Newton Leibniz Formula for Differentiating definite integrations of variable limits

Leibnitz rule is a very important formula for differentiating a given definite integration having functions of variable limits.
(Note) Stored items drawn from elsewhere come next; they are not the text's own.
**src/rtl/pre_encoding_pipe_if.sv**
```systemverilog
// Handshake and data bundle for the LZA pre-encoder pipe.
// The master drives the operands and consumes the strings. The slave is the pipe itself.
interface pre_encoding_pipe_if #(
  parameter int DATA_WIDTH = 8
);
  localparam int CNT_W = $clog2(DATA_WIDTH + 1);

  logic                  in_valid;
  logic                  in_ready;
  logic [DATA_WIDTH-1:0] data_A;
  logic [DATA_WIDTH-1:0] data_B;
  logic                  sub;
  logic                  out_valid;
  logic                  out_ready;
  logic [DATA_WIDTH-1:0] string_n_pos;
  logic [DATA_WIDTH-1:0] string_z_pos;
  logic [DATA_WIDTH-1:0] string_p_pos;
  logic [DATA_WIDTH-1:0] string_n_neg;
  logic [DATA_WIDTH-1:0] string_z_neg;
  logic [DATA_WIDTH-1:0] string_p_neg;
  logic [DATA_WIDTH-1:0] f_pos;
  logic [DATA_WIDTH-1:0] f_neg;
  logic [CNT_W-1:0]      lzc_pos;
  logic [CNT_W-1:0]      lzc_neg;

  modport master (
    output in_valid, data_A, data_B, sub, out_ready,
    input  in_ready, out_valid,
    input  string_n_pos, string_z_pos, string_p_pos,
    input  string_n_neg, string_z_neg, string_p_neg,
    input  f_pos, f_neg, lzc_pos, lzc_neg
  );

  modport slave (
    input  in_valid, data_A, data_B, sub, out_ready,
    output in_ready, out_valid,
    output string_n_pos, string_z_pos, string_p_pos,
    output string_n_neg, string_z_neg, string_p_neg,
    output f_pos, f_neg, lzc_pos, lzc_neg
  );
endinterface

```
**src/rtl/pre_encoding_pipe.sv**
```systemverilog
// Two-stage LZA pre-encoder. Stage 1 registers the e/g/s digit classes of A and B'.
// Stage 2 registers the positive- and negative-result n/z/p strings, the nonzero-digit
// indicators and, when LZA_LZC_EN is defined, the leading-zero counts of the indicators.
// Without LZA_LZC_EN the count ports are tied to zero and no encoder is built.
// Valid/ready elastic pipe: a stage advances when it is empty or its successor advances.
module pre_encoding_pipe #(
  parameter int DATA_WIDTH = 8
) (
  input  logic               clk,
  input  logic               rst_n,
  pre_encoding_pipe_if.slave bus
);
  localparam int CNT_W = $clog2(DATA_WIDTH + 1);

  // Leading zeros from the MSB; an all-zero vector counts as DATA_WIDTH.
  function automatic logic [CNT_W-1:0] lead_zeros(input logic [DATA_WIDTH-1:0] v);
    logic [CNT_W-1:0] cnt;
    logic             hit;
    cnt = '0;
    hit = 1'b0;
    for (int i = DATA_WIDTH - 1; i >= 0; i--) begin
      if (!hit) begin
        if (v[i]) hit = 1'b1;
        else      cnt = cnt + CNT_W'(1);
      end
    end
    return cnt;
  endfunction

  logic                  en1, en2;
  logic [DATA_WIDTH-1:0] b_eff;

  // e[0] is never consumed (only e[i+1] feeds the strings), so stage 1 keeps e[MSB:1].
  logic                  vld_p1_q, vld_p1_d;
  logic [DATA_WIDTH-1:1] e_p1_q, e_p1_d;
  logic [DATA_WIDTH-1:0] g_p1_q, g_p1_d;
  logic [DATA_WIDTH-1:0] s_p1_q, s_p1_d;

  logic [DATA_WIDTH-1:0] n_pos_c, p_pos_c, z_pos_c;
  logic [DATA_WIDTH-1:0] n_neg_c, p_neg_c, z_neg_c;

  logic                  vld_p2_q, vld_p2_d;
  logic [DATA_WIDTH-1:0] n_pos_p2_q, n_pos_p2_d;
  logic [DATA_WIDTH-1:0] z_pos_p2_q, z_pos_p2_d;
  logic [DATA_WIDTH-1:0] p_pos_p2_q, p_pos_p2_d;
  logic [DATA_WIDTH-1:0] n_neg_p2_q, n_neg_p2_d;
  logic [DATA_WIDTH-1:0] z_neg_p2_q, z_neg_p2_d;
  logic [DATA_WIDTH-1:0] p_neg_p2_q, p_neg_p2_d;
  logic [DATA_WIDTH-1:0] f_pos_p2_q, f_pos_p2_d;
  logic [DATA_WIDTH-1:0] f_neg_p2_q, f_neg_p2_d;

  assign en2          = ~vld_p2_q | bus.out_ready;
  assign en1          = ~vld_p1_q | en2;
  assign bus.in_ready = en1;
  assign b_eff        = bus.sub ? ~bus.data_B : bus.data_B;

  // ---- stage 1: operand digit classes ----
  // Next state of stage 1: capture e/g/s of the accepted operands.
  always_comb begin
    vld_p1_d = vld_p1_q;
    e_p1_d   = e_p1_q;
    g_p1_d   = g_p1_q;
    s_p1_d   = s_p1_q;
    if (en1) begin
      vld_p1_d = bus.in_valid;
      if (bus.in_valid) begin
        e_p1_d = ~(bus.data_A[DATA_WIDTH-1:1] ^ b_eff[DATA_WIDTH-1:1]);
        g_p1_d = bus.data_A & b_eff;
        s_p1_d = ~bus.data_A & ~b_eff;
      end
    end
  end

  // Stage 1 registers, cleared immediately by reset so in-flight work is discarded.
  always_ff @(posedge clk or negedge rst_n) begin
    if (!rst_n) begin
      vld_p1_q <= 1'b0;
      e_p1_q   <= '0;
      g_p1_q   <= '0;
      s_p1_q   <= '0;
    end else begin
      vld_p1_q <= vld_p1_d;
      e_p1_q   <= e_p1_d;
      g_p1_q   <= g_p1_d;
      s_p1_q   <= s_p1_d;
    end
  end

  // ---- stage 2: digit strings, indicators and counts ----
  // Positive- and negative-result n/z/p strings from the stage-1 classes.
  always_comb begin
    p_pos_c = '0;
    n_pos_c = '0;
    p_neg_c = '0;
    n_neg_c = '0;
    p_pos_c[0]            = g_p1_q[0] | s_p1_q[0];
    n_neg_c[0]            = s_p1_q[0] | g_p1_q[0];
    n_pos_c[DATA_WIDTH-1] = s_p1_q[DATA_WIDTH-1];
    p_neg_c[DATA_WIDTH-1] = g_p1_q[DATA_WIDTH-1];
    for (int i = 1; i < DATA_WIDTH; i++) begin
      p_pos_c[i] = (g_p1_q[i] | s_p1_q[i]) & ~s_p1_q[i-1];
      n_neg_c[i] = (s_p1_q[i] | g_p1_q[i]) & ~g_p1_q[i-1];
    end
    for (int i = 0; i < DATA_WIDTH - 1; i++) begin
      n_pos_c[i] = e_p1_q[i+1] & s_p1_q[i];
      p_neg_c[i] = e_p1_q[i+1] & g_p1_q[i];
    end
    z_pos_c = ~p_pos_c & ~n_pos_c;
    z_neg_c = ~p_neg_c & ~n_neg_c;
  end

  // Next state of stage 2: load results only when stage 1 holds a transaction.
  always_comb begin
    vld_p2_d   = vld_p2_q;
    n_pos_p2_d = n_pos_p2_q;
    z_pos_p2_d = z_pos_p2_q;
    p_pos_p2_d = p_pos_p2_q;
    n_neg_p2_d = n_neg_p2_q;
    z_neg_p2_d = z_neg_p2_q;
    p_neg_p2_d = p_neg_p2_q;
    f_pos_p2_d = f_pos_p2_q;
    f_neg_p2_d = f_neg_p2_q;
    if (en2) begin
      vld_p2_d = vld_p1_q;
      if (vld_p1_q) begin
        n_pos_p2_d = n_pos_c;
        z_pos_p2_d = z_pos_c;
        p_pos_p2_d = p_pos_c;
        n_neg_p2_d = n_neg_c;
        z_neg_p2_d = z_neg_c;
        p_neg_p2_d = p_neg_c;
        f_pos_p2_d = ~z_pos_c;
        f_neg_p2_d = ~z_neg_c;
      end
    end
  end

  // Stage 2 registers; the indicators are stored rather than derived so reset reads zero.
  always_ff @(posedge clk or negedge rst_n) begin
    if (!rst_n) begin
      vld_p2_q   <= 1'b0;
      n_pos_p2_q <= '0;
      z_pos_p2_q <= '0;
      p_pos_p2_q <= '0;
      n_neg_p2_q <= '0;
      z_neg_p2_q <= '0;
      p_neg_p2_q <= '0;
      f_pos_p2_q <= '0;
      f_neg_p2_q <= '0;
    end else begin
      vld_p2_q   <= vld_p2_d;
      n_pos_p2_q <= n_pos_p2_d;
      z_pos_p2_q <= z_pos_p2_d;
      p_pos_p2_q <= p_pos_p2_d;
      n_neg_p2_q <= n_neg_p2_d;
      z_neg_p2_q <= z_neg_p2_d;
      p_neg_p2_q <= p_neg_p2_d;
      f_pos_p2_q <= f_pos_p2_d;
      f_neg_p2_q <= f_neg_p2_d;
    end
  end

`ifdef LZA_LZC_EN
  logic [CNT_W-1:0] lzc_pos_p2_q, lzc_pos_p2_d;
  logic [CNT_W-1:0] lzc_neg_p2_q, lzc_neg_p2_d;

  // Leading-zero counts travel with the strings under the same load condition.
  always_comb begin
    lzc_pos_p2_d = lzc_pos_p2_q;
    lzc_neg_p2_d = lzc_neg_p2_q;
    if (en2 && vld_p1_q) begin
      lzc_pos_p2_d = lead_zeros(~z_pos_c);
      lzc_neg_p2_d = lead_zeros(~z_neg_c);
    end
  end

  // Count registers, cleared with the rest of stage 2.
  always_ff @(posedge clk or negedge rst_n) begin
    if (!rst_n) begin
      lzc_pos_p2_q <= '0;
      lzc_neg_p2_q <= '0;
    end else begin
      lzc_pos_p2_q <= lzc_pos_p2_d;
      lzc_neg_p2_q <= lzc_neg_p2_d;
    end
  end

  assign bus.lzc_pos = lzc_pos_p2_q;
  assign bus.lzc_neg = lzc_neg_p2_q;
`else
  assign bus.lzc_pos = '0;
  assign bus.lzc_neg = '0;
`endif

  assign bus.out_valid    = vld_p2_q;
  assign bus.string_n_pos = n_pos_p2_q;
  assign bus.string_z_pos = z_pos_p2_q;
  assign bus.string_p_pos = p_pos_p2_q;
  assign bus.string_n_neg = n_neg_p2_q;
  assign bus.string_z_neg = z_neg_p2_q;
  assign bus.string_p_neg = p_neg_p2_q;
  assign bus.f_pos        = f_pos_p2_q;
  assign bus.f_neg        = f_neg_p2_q;
endmodule

```
**src/flat_wrapper.sv**
```systemverilog
// flat-port wrapper written by rule: the top's interface ports become plain ports
module pre_encoding_pipe_flat 
#(
  parameter int DATA_WIDTH = 8
)
  (clk, rst_n, bus_in_valid, bus_data_A, bus_data_B, bus_sub, bus_out_ready, bus_in_ready, bus_out_valid, bus_string_n_pos, bus_string_z_pos, bus_string_p_pos, bus_string_n_neg, bus_string_z_neg, bus_string_p_neg, bus_f_pos, bus_f_neg, bus_lzc_pos, bus_lzc_neg);
  pre_encoding_pipe_if #(.DATA_WIDTH(DATA_WIDTH)) bus_i ();
  input  logic clk;
  input  logic rst_n;
  input wire logic [$bits(bus_i.in_valid)-1:0] bus_in_valid;
  input wire logic [$bits(bus_i.data_A)-1:0] bus_data_A;
  input wire logic [$bits(bus_i.data_B)-1:0] bus_data_B;
  input wire logic [$bits(bus_i.sub)-1:0] bus_sub;
  input wire logic [$bits(bus_i.out_ready)-1:0] bus_out_ready;
  output wire logic [$bits(bus_i.in_ready)-1:0] bus_in_ready;
  output wire logic [$bits(bus_i.out_valid)-1:0] bus_out_valid;
  output wire logic [$bits(bus_i.string_n_pos)-1:0] bus_string_n_pos;
  output wire logic [$bits(bus_i.string_z_pos)-1:0] bus_string_z_pos;
  output wire logic [$bits(bus_i.string_p_pos)-1:0] bus_string_p_pos;
  output wire logic [$bits(bus_i.string_n_neg)-1:0] bus_string_n_neg;
  output wire logic [$bits(bus_i.string_z_neg)-1:0] bus_string_z_neg;
  output wire logic [$bits(bus_i.string_p_neg)-1:0] bus_string_p_neg;
  output wire logic [$bits(bus_i.f_pos)-1:0] bus_f_pos;
  output wire logic [$bits(bus_i.f_neg)-1:0] bus_f_neg;
  output wire logic [$bits(bus_i.lzc_pos)-1:0] bus_lzc_pos;
  output wire logic [$bits(bus_i.lzc_neg)-1:0] bus_lzc_neg;
  assign bus_i.in_valid = bus_in_valid;
  assign bus_i.data_A = bus_data_A;
  assign bus_i.data_B = bus_data_B;
  assign bus_i.sub = bus_sub;
  assign bus_i.out_ready = bus_out_ready;
  assign bus_in_ready = bus_i.in_ready;
  assign bus_out_valid = bus_i.out_valid;
  assign bus_string_n_pos = bus_i.string_n_pos;
  assign bus_string_z_pos = bus_i.string_z_pos;
  assign bus_string_p_pos = bus_i.string_p_pos;
  assign bus_string_n_neg = bus_i.string_n_neg;
  assign bus_string_z_neg = bus_i.string_z_neg;
  assign bus_string_p_neg = bus_i.string_p_neg;
  assign bus_f_pos = bus_i.f_pos;
  assign bus_f_neg = bus_i.f_neg;
  assign bus_lzc_pos = bus_i.lzc_pos;
  assign bus_lzc_neg = bus_i.lzc_neg;
  pre_encoding_pipe #(.DATA_WIDTH(DATA_WIDTH)) u_core (.clk(clk), .rst_n(rst_n), .bus(bus_i));
endmodule
```
**src/rtl/ex_mem_reg.sv**
```systemverilog
// Execute-to-memory pipeline register: captures ALU result and instruction context,
// squashes cmov/fault side effects, flags jump mispredicts and freezes after a halt.
module ex_mem_reg #(
    parameter int         DATA_WID = 64,
    parameter logic [3:0] RNONE    = 4'hF
) (
    input  logic                clk,
    input  logic                rst_n,
    input  logic [2:0]          e_stat,
    input  logic [3:0]          e_icode,
    input  logic [3:0]          e_ifun,
    input  logic                e_Cnd,
    input  logic [DATA_WID-1:0] e_valE,
    input  logic [DATA_WID-1:0] e_valA,
    input  logic [DATA_WID-1:0] e_valP,
    input  logic [3:0]          e_dstE,
    input  logic [3:0]          e_dstM,
    input  logic                M_stall,
    input  logic                M_bubble,
    output logic [2:0]          M_stat,
    output logic [3:0]          M_icode,
    output logic [3:0]          M_ifun,
    output logic                M_Cnd,
    output logic [DATA_WID-1:0] M_valE,
    output logic [DATA_WID-1:0] M_valA,
    output logic [3:0]          M_dstE,
    output logic [3:0]          M_dstM,
    output logic                M_mispredict,
    output logic [DATA_WID-1:0] M_redirect_pc,
    output logic                M_halted
);

    localparam logic [2:0] STAT_AOK  = 3'd1;
    localparam logic [3:0] ICODE_NOP = 4'h1;
    localparam logic [3:0] ICODE_CMOV = 4'h2;
    localparam logic [3:0] ICODE_JXX = 4'h7;

    logic stat_ok;
    logic cmov_squash;
    logic mispredict_next;

    // Decisions made on the incoming instruction; only used on a load edge.
    always_comb begin
        stat_ok         = (e_stat == STAT_AOK);
        cmov_squash     = (e_icode == ICODE_CMOV) && !e_Cnd;
        mispredict_next = stat_ok && (e_icode == ICODE_JXX) && (e_ifun != 4'h0) && !e_Cnd;
    end

    always_ff @(posedge clk or negedge rst_n) begin
        if (!rst_n) begin
            M_stat        <= STAT_AOK;
            M_icode       <= ICODE_NOP;
            M_ifun        <= 4'h0;
            M_Cnd         <= 1'b0;
            M_valE        <= '0;
            M_valA        <= '0;
            M_dstE        <= RNONE;
            M_dstM        <= RNONE;
            M_mispredict  <= 1'b0;
            M_redirect_pc <= '0;
            M_halted      <= 1'b0;
        end else if (M_halted) begin
            // Frozen until reset: the faulting instruction stays visible downstream.
        end else if (M_bubble) begin
            M_stat        <= STAT_AOK;
            M_icode       <= ICODE_NOP;
            M_ifun        <= 4'h0;
            M_Cnd         <= 1'b0;
            M_valE        <= '0;
            M_valA        <= '0;
            M_dstE        <= RNONE;
            M_dstM        <= RNONE;
            M_mispredict  <= 1'b0;
            M_redirect_pc <= '0;
        end else if (!M_stall) begin
            M_stat        <= e_stat;
            M_icode       <= e_icode;
            M_ifun        <= e_ifun;
            M_Cnd         <= e_Cnd;
            M_valE        <= e_valE;
            M_valA        <= e_valA;
            M_dstE        <= (!stat_ok || cmov_squash) ? RNONE : e_dstE;
            M_dstM        <= stat_ok ? e_dstM : RNONE;
            M_mispredict  <= mispredict_next;
            M_redirect_pc <= mispredict_next ? e_valP : '0;
            M_halted      <= !stat_ok;
        end
    end

endmodule

```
This rule is also known as Fundamental Theorem of Calculus.

Conditions for applying Newton Leibniz Formula for Differentiation

Let the given definite integration is as below,

$\int_{g(x)}^{h(x)}f(t)dt$

Where $f$ is a continuous function on $[a, b]$ and $g(x)$ and $h(x)$ are differentiable functions of $x$ whose values lie in $[a, b]$ .

Method for applying Newton Leibniz Formula for Differentiation

Now, we have to evaluate the above integration.

Let,

$P(x)= \int_{g(x)}^{h(x)}f(t)dt$

Differentiating w.r.t to $x$ , using Newton Leibniz Formula

$\frac {dP(x)}{dx}= f(h(x))\times h'(x)–f(g(x))\times g'(x)$

where $h'(x)=\frac{dh(x)}{dx}$ and $g'(x)=\frac{dg(x)}{dx}$

Some More Questions to Read:

• IIT JEE Advanced 2025, Paper-1, Marks (+4, 0); Limits Question on Leibniz Rule

• IIT JEE Advanced 2025 Paper-2 Limits Question based on L’Hospital’s Rule

Proof of Newton Leibniz Formula for Differentiation

Let $\frac {dF(x)}{dx}= f(x)$ $\Longrightarrow$ $\int f(x) dx = F(x) + C$

Now, Let $P(x)= \int_{g(x)}^{h(x)}f(t)dt$

$\therefore$ $P(x)=\left| F(t) \right|_{g(x))}^{h(x))}$

$P(x)= F(g(x)) - F(h(x))$

Now, differentiating $P(x)$ w.r.t $x$ , we get

$\frac {dP(x)}{dx} = F'(g(x)) g'(x) – F'(h(x)) h'(x)$ ……..(1)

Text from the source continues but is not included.